# Problem:
After locating the line that contains "port_buffers 68 \" in the records below, write out exactly that line and each line after it through the one that contains "-- cell families", and nothing else.

# Recorded data:
[src/rtl/logger_line_arbiter.sv]
// logger_line_arbiter: round-robin, line-atomic arbiter for a shared byte-wide logger FIFO write port
module logger_line_arbiter #(
  parameter int N_REQ      = 2,
  parameter int LINE_BYTES = 57,
  parameter int CNT_W      = 16
) (
  input  logic               clk,
  input  logic               rst_n,
  input  logic [N_REQ-1:0]   s_valid,
  input  logic [8*N_REQ-1:0] s_data,
  input  logic [N_REQ-1:0]   s_last,
  output logic [N_REQ-1:0]   s_ready,
  output logic               fifo_wr_en,
  output logic [7:0]         fifo_din,
  input  logic               fifo_full,
  input  logic               fifo_prog_full,
  input  logic               fifo_wr_rst_busy,
  output logic               busy,
  output logic [CNT_W-1:0]   line_cnt,
  output logic [CNT_W-1:0]   trunc_cnt
);
  localparam int IW = N_REQ > 1 ? $clog2(N_REQ) : 1;
  localparam int BW = $clog2(LINE_BYTES + 1);
  typedef enum logic [1:0] {IDLE, STREAM, TRUNC, DRAIN} state_t;
  state_t           state_q, state_d;
  logic [IW-1:0]    grant_q, grant_d, rr_ptr_q, rr_ptr_d, pick, grant_nxt;
  logic [BW-1:0]    byte_cnt_q, byte_cnt_d;
  logic [CNT_W-1:0] line_cnt_q, line_cnt_d, trunc_cnt_q, trunc_cnt_d;
  logic             wr_ok, g_valid, g_last, cut, done;
  assign wr_ok     = !fifo_full && !fifo_wr_rst_busy;
  assign g_valid   = s_valid[grant_q];
  assign g_last    = s_last[grant_q];
  assign cut       = state_q == STREAM && byte_cnt_q == BW'(LINE_BYTES - 1) && g_valid && !g_last;
  assign grant_nxt = IW'((int'(grant_q) + 1) % N_REQ);
  assign done      = (state_q == STREAM && fifo_wr_en && g_last) || (state_q == DRAIN && g_valid && g_last);
  assign busy      = state_q != IDLE;
  assign line_cnt  = line_cnt_q;
  assign trunc_cnt = trunc_cnt_q;
  always_comb begin
    pick = rr_ptr_q;
    for (int i = N_REQ - 1; i >= 0; i--)
      if (s_valid[(int'(rr_ptr_q) + i) % N_REQ]) pick = IW'((int'(rr_ptr_q) + i) % N_REQ);
  end
  always_comb begin
    state_d     = state_q;
    grant_d     = grant_q;
    rr_ptr_d    = done ? grant_nxt : rr_ptr_q;
    byte_cnt_d  = byte_cnt_q + BW'(state_q == STREAM && fifo_wr_en);
    line_cnt_d  = line_cnt_q + CNT_W'(done && line_cnt_q != '1);
    trunc_cnt_d = trunc_cnt_q + CNT_W'(state_q == TRUNC && wr_ok && trunc_cnt_q != '1);
    case (state_q)
      IDLE: if (|s_valid && !fifo_prog_full && !fifo_wr_rst_busy) begin
        state_d    = STREAM;
        grant_d    = pick;
        byte_cnt_d = '0;
      end
      STREAM:  state_d = done ? IDLE : cut ? TRUNC : STREAM;
      TRUNC:   state_d = wr_ok ? DRAIN : TRUNC;
      default: state_d = done ? IDLE : DRAIN;
    endcase
  end
  always_comb begin
    s_ready          = '0;
    s_ready[grant_q] = state_q == DRAIN || (state_q == STREAM && wr_ok && !cut);
    fifo_wr_en       = state_q == TRUNC ? wr_ok : state_q == STREAM && g_valid && wr_ok && !cut;
    fifo_din         = state_q == TRUNC ? 8'h0A : state_q == STREAM ? s_data[{grant_q, 3'b000} +: 8] : 8'h00;
  end
  always_ff @(posedge clk or negedge rst_n)
    if (!rst_n) begin
      state_q     <= IDLE;
      grant_q     <= '0;
      rr_ptr_q    <= '0;
      byte_cnt_q  <= '0;
      line_cnt_q  <= '0;
      trunc_cnt_q <= '0;
    end else begin
      state_q     <= state_d;
      grant_q     <= grant_d;
      rr_ptr_q    <= rr_ptr_d;
      byte_cnt_q  <= byte_cnt_d;
      line_cnt_q  <= line_cnt_d;
      trunc_cnt_q <= trunc_cnt_d;
    end
endmodule
[config.mk]
export PLATFORM = sky130hd
export DESIGN_NAME = logger_line_arbiter
export DESIGN_NICKNAME = d
export VERILOG_FILES = /design/src/rtl/logger_line_arbiter.sv
export SDC_FILE = /design/constraint.sdc
export NUM_CORES = 1
export LEC_CHECK = 0
export ABC_AREA = 0
export CORE_ASPECT_RATIO = 0.5
export CORE_MARGIN = 2
export CORE_UTILIZATION = 40
export DETAILED_ROUTE_END_ITERATION = 6
export GPL_ROUTABILITY_DRIVEN = 1
export PLACE_DENSITY = 0.74
export SETUP_SLACK_MARGIN = 0.2
export SYNTH_ARGS = -nofsm -noshare
export SYNTH_HDL_FRONTEND = slang
export SYNTH_SLANG_ARGS = --single-unit
[constraint.sdc]
create_clock -name clk -period 3 [get_ports clk]
set_clock_uncertainty 0.1 [all_clocks]
set_input_delay 0.6 -clock clk [delete_from_list [all_inputs] [get_ports clk]]
set_output_delay 0.6 -clock clk [all_outputs]
set_load 0.02 [all_outputs]
# Word level (Yosys, flattened, before mapping)

Cells that the tools add are included.

Shifts and indexed selects: 1
Reductions and logical operators: 30
Eq/ne operators: 7
Bitwise gates (word level): 2
Magnitude comparators: 4
Add/subtract/negate cells: 5
Multiplexer cells: 24

Operators with widths:

| operator                                            | number |
|---|---|
| adder 16 x 1 -> 16 bit                              | 2 |
| inequality test 16 bit (second input constant)      | 2 |
| logical AND 1 bit                                   | 19 |
| two-way mux 8 bit                                   | 2 |
| indexed part select 16 x 5 -> 8 bit                 | 1 |
| two-way mux 1 bit                                   | 14 |
| two-way mux 6 bit                                   | 2 |
| two-way mux 2 bit                                   | 4 |
| adder 6 x 1 -> 6 bit                                | 1 |
| == test 6 bit (second input constant)               | 1 |
| case mux 2 bit (3 select lines)                     | 1 |
| zero test 1 bit                                     | 5 |
| == test 2 bit (second input constant)               | 2 |
| < comparator 1 x 2 -> 1 bit (second input constant) | 2 |
| < comparator 2 x 3 -> 1 bit (second input constant) | 1 |
| adder 1 bit (second input constant)                 | 2 |
| bitwise AND 2 bit                                   | 1 |
| == test 2 x 1 -> 1 bit (second input constant)      | 1 |
| zero test 2 bit                                     | 1 |
| logical OR 1 bit                                    | 2 |
| inequality test 2 bit (second input constant)       | 1 |
| AND reduction 2 bit                                 | 1 |
| nonzero test 2 bit                                  | 1 |
| OR reduction 2 bit                                  | 1 |
| other kinds (3)                                     | 3 |

Output and inout bits: 44
Register bits: 42
Bits of input ports: 25
Logic and storage cells: 79

# Depth between registers and ports, before layout

Depth after elaboration: 12
Depth in mapped cells: 9
Gate-level depth less buffers: 8

# Worst setup path before layout

Ideal clock, no wire load.

Path kind: register to output
From: register grant_q
To: output port s_ready[0]
Path buffers: 1
Arrival time: 1747 ps
Required time: 2300 ps
Stages on the path, launching flop included: 5
Setup slack: 553 ps
Cells stage by stage: dfrtp_1 -> clkbuf_1 -> mux2i_1 -> nor4_4 -> o41ai_1

Longest elaborated chain between the ends: 8
Elaborated cells between the ends (all ways): 16
Classes of those cells: order compare: 2; mux: 6; bitwise: 1; reduce/logical: 7

RTL lines:

| element                                              | RTL line | source |
|---|---|---|
| start: declaration                                   | 26       | `logic [IW-1:0] grant_q, grant_d, rr_ptr_q, rr_ptr_d, pick, grant_nxt;` |
| start signal: assignment                             | 78       | `grant_q <= grant_d;` |
| two-way mux 1 bit (on tied branches) (2 in series)   | 31, 32   |  |
| logical AND 1 bit or zero test 1 bit (tied branches) | 33       | `assign cut = state_q == STREAM && byte_cnt_q == BW'(LINE_BYTES - 1) && g_valid && !g_last;` |
| logical AND 1 bit                                    | 33       |  |
| zero test 1 bit                                      | 64       | `s_ready[grant_q] = state_q == DRAIN \|\| (state_q == STREAM && wr_ok && !cut);` |
| logical AND 1 bit                                    | 64       |  |
| logical OR 1 bit                                     | 64       |  |
| bitwise AND 2 bit (no line) *                        | --       |  |
| end: declaration                                     | 12       | `output logic [N_REQ-1:0] s_ready,` |

Mark *: on every way between the ends. The rest lies on a longest branch, timed or not. The select of a mux whose other input is x is not followed.

# Final worst setup path

From: input port s_valid[0]
To: output port s_ready[1]

Longest elaborated chain between the ends: 8

RTL lines:

| element                                               | RTL line | source |
|---|---|---|
| start: declaration                                    | 9        | `input logic [N_REQ-1:0] s_valid,` |
| two-way mux 1 bit (not written as such) (2 in series) | 31       | `assign g_valid = s_valid[grant_q];` |
| logical AND 1 bit (2 in series)                       | 33       |  |
| zero test 1 bit                                       | 64       |  |
| logical AND 1 bit                                     | 64       |  |
| logical OR 1 bit                                      | 64       |  |
| bitwise AND 2 bit (no line)                           | --       |  |

No other way between the ends. The select of a mux whose other input is x is not followed.

==> impl_metrics.tcl <==
set metrics [dict create \
    status "completed" \
    cts_hold_buf 0 \
    wl_um 5530 \
    swShare 0.350 \
    synthesis.area_um2 2180 \
    dieArea_um2 6080 \
    clockPowerShare 0.237 \
    cp_data_arrival_time_ns 2.05 \
    clk_pin_slew_worst_paths_ns 0.08 \
    final_core_util 0.636 \
    drt_iter0_drc 89 \
    fin_area_um2 3240 \
    cts_buffers 5 \
    cp.required_ns 2.30 \
    hold_path_class "in -> async" \
    cts_sinks 42 \
    grt_pass1_vias 1840 \
    crit_family "buffers and inverters" \
    insertion_delay_ns 0.29 \
    cts_root_buf "clkbuf_8" \
    path_max_fanout 3 \
    postCtsSetupBuffers 0 \
    fp.coreArea_um2 5090 \
    avgRoutedWirePerCell_um 15.0 \
    worstSetupPathType "in -> out" \
    pwr-share-comb 0.362 \
    start_kind "input pin" \
    synth_edf_count 0 \
    drtPass1Iterations 4 \
    gp_congestion 0.816 \
    cts_max_level 2 \
    grt_max_degree 43 \
    final.min_clock_period_ns 2.75 \
    fin_tns_setup_ns 0 \
    start_util 0.427 \
    syn_nets 244 \
    io_pins 69 \
    drive_gt1_frac 0.141 \
    syn_area_per_cell_um2 10.3 \
    p_sw_w 0.000674 \
    syn_inst 212 \
    slew_headroom 0.383 \
    cts_tree "built" \
    async_flop_share 1.00 \
    grt_usage 0.183 \
    clockBufferDepth 2 \
    fp-row-count 18 \
    via_per_inst 5.28 \
    num_antenna_cells 0 \
    pwr-share-seq 0.401 \
    slew_viol_final 0 \
    ys_warn_count 0 \
    dp_hpwl_um 4160 \
    end_kind "output pin" \
    period_share 0.916 \
    max_cap_violations 0 \
    nNetsFinal 330 \
    internal_power_w 0.00125 \
    critPathBufInv 2 \
    crit_chain "clkdlybuf4s50_1, mux2i_2, nor4_4, o41ai_1, dlygate4sd2_1" \
    ys_seq_elements 42 \
    dpl_cell_area_um2 3040 \
    die_w_um 108 \
    rsz0062_at_grt "true" \
    synth_ff_type "dfrtp_1" \
    area_delta_synth_final_pct 48.8 \
    worst_path_max_delay_cell "clkdlybuf4s50_1" \
    tightest_slew_ns 0.925 \
    powerDensity_nw_per_um2 596 \
    port_buffers 68 \
    place_ws_ns -0.121 \
    yosysSeqAreaShare 0.483 \
    max_freq_mhz 364 \
    setup_viol 0 \
    r2r_setup_slack_ns 0.39 \
    hold_viol 0 \
    grt_pass1_wl_um 8940 \
    peakVddDrop_mv 0.226 \
    grt_antenna_before_repair 0 \
    cp_slowest_stage_delay_ns 0.44 \
    synth_cell_type_count 38 \
    power_leakage_nw 1.48 \
    die_h_um 56.2 \
    antenna_left 0 \
    route.detailed.drc 0 \
    setup_slack_ns 0.253 \
    vias 1942 \
    grt_overflow 0 \
]
-- flip-flops by register name, summed over array words and instances (netlist names) --
register	count
rr_ptr_q	1
trunc_cnt	16
grant_q	1
state_q	2
line_cnt	16
byte_cnt_q	6
-- cell families (layout without fill, tap and decap cells) --
| group | after synthesis | in the layout | synth area share |
|---|---|---|---|
| and+or+nand+nor | 90 | 90 | 0.223 |
| DFF | 42 | 42 | 0.483 |
| xor gates and xnor gates | 31 | 31 | 0.125 |
| AOI/OAI and AO/OA | 18 | 18 | 0.0581 |
| buffers and inverters | 14 | 100 | 0.0247 |
| muxes | 10 | 10 | 0.0466 |
| adders and majority gates | 7 | 7 | 0.0403 |
-- metrics by stage --
| stage | instances | power (W) | hold slack [ns] |
|---|---|---|---|
| finish | 368 | 0.00193 | 0.334 |
| global route | 368 | 0.00203 | 0.416 |
| CTS | 368 | 0.00194 | 0.379 |
| detailed placement | 361 | 0.00147 | 0.389 |
| global placement | 361 | 0.00146 | 0.380 |
| floorplan | 212 | 0.00111 | 0.204 |
-- path summary, 6_finish.rpt --
kind / from / end / depth (start not counted)
setup / recovery: s_valid[0] / s_ready[1] / 5
hold / removal: rst_n / trunc_cnt[5] / 1
setup reg to reg: grant_q / line_cnt[15] / 8
hold reg to reg: line_cnt[14] / line_cnt[14] / 1
max in group asynchronous: rst_n / line_cnt[2] / 1
min in group clk: line_cnt[14] / line_cnt[14] / 1
-- cells in the mapped netlist, drive strengths merged, types with 2 or more instances --
master,n,share of area
o41ai,3,0.012
ha,7,0.040
nand3,18,0.041
inv,9,0.016
nor2,17,0.029
nand4,9,0.026
mux2i,9,0.041
or2,3,0.0086
nor2b,2,0.0057
dfrtp,42,0.48
a21oi,2,0.0046
xnor2,9,0.036
xor2,22,0.089
o21ai,5,0.011
clkbuf,4,0.0069
nand2,11,0.019
nor3,11,0.025
nor4,12,0.041
-- worst reg2reg max path: cells and delay by family (launching register included) --
family	cells	cell delay, ns
flip-flops	1	0.51
buffers and inverters	1	0.25
AND/OR/NAND/NOR	3	0.77
AO/OA/AOI/OAI	2	0.49
adder cells (fa/ha/maj)	1	0.23
XOR/XNOR	1	0.17
-- timing repair --
action | 4_1_cts | 5_1_grt
endpoints found under the hold margin | 0 | 0
pin swaps | 0 | 6
endpoints found under the setup margin | 5 | 17
gates resized for setup | 9 | 15
cloned | 0 | 0
-- routing by layer --
layer | global-route usage | wire, um | vias to the layer above
met5 | 0 | 0 | -
met4 | 0.0458 | 60 | 0
met2 | 0.281 | 2710 | 35
met1 | 0.263 | 2590 | 968
li1 | - | - | 930
met3 | 0.0398 | 165 | 9
-- area by class of cell --
class                      instances  area, um2
clock buffer                       6       82.6
clock inverter                     1       30.0
fill                             427       1850
inverter                           9       33.8
multi-input combinational        156       1150
sequential                        42       1050
tap                               70       87.6
timing repair buffer              84        798
-- cell usage in the layout (no fill, tap or decap), drive strengths merged, types with 5 or more instances in the layout --
master,count
xnor2,9
buf,17
inv,9
nand2,11
o21ai,5
xor2,22
nand3,18
nand4,9
clkdlybuf4s50,62
mux2i,9
nor3,11
dfrtp,42
clkbuf,6
ha,7
nor2,17
nor4,12
-- power by group through the flow --
stage	sequential (W)	clock, W	combinational (W)
after floorplan	0.000767	0	0.000340
after global placement	0.000770	0	0.000686
after detailed placement	0.000778	0	0.000696
after CTS	0.000767	0.000468	0.000704
after global routing	0.000789	0.000494	0.000748
final	0.000774	0.000457	0.000698
Note: power is estimated with default switching activity, not from simulation.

# Completed task:
    port_buffers 68 \
    place_ws_ns -0.121 \
    yosysSeqAreaShare 0.483 \
    max_freq_mhz 364 \
    setup_viol 0 \
    r2r_setup_slack_ns 0.39 \
    hold_viol 0 \
    grt_pass1_wl_um 8940 \
    peakVddDrop_mv 0.226 \
    grt_antenna_before_repair 0 \
    cp_slowest_stage_delay_ns 0.44 \
    synth_cell_type_count 38 \
    power_leakage_nw 1.48 \
    die_h_um 56.2 \
    antenna_left 0 \
    route.detailed.drc 0 \
    setup_slack_ns 0.253 \
    vias 1942 \
    grt_overflow 0 \
]
-- flip-flops by register name, summed over array words and instances (netlist names) --
register	count
rr_ptr_q	1
trunc_cnt	16
grant_q	1
state_q	2
line_cnt	16
byte_cnt_q	6
-- cell families (layout without fill, tap and decap cells) --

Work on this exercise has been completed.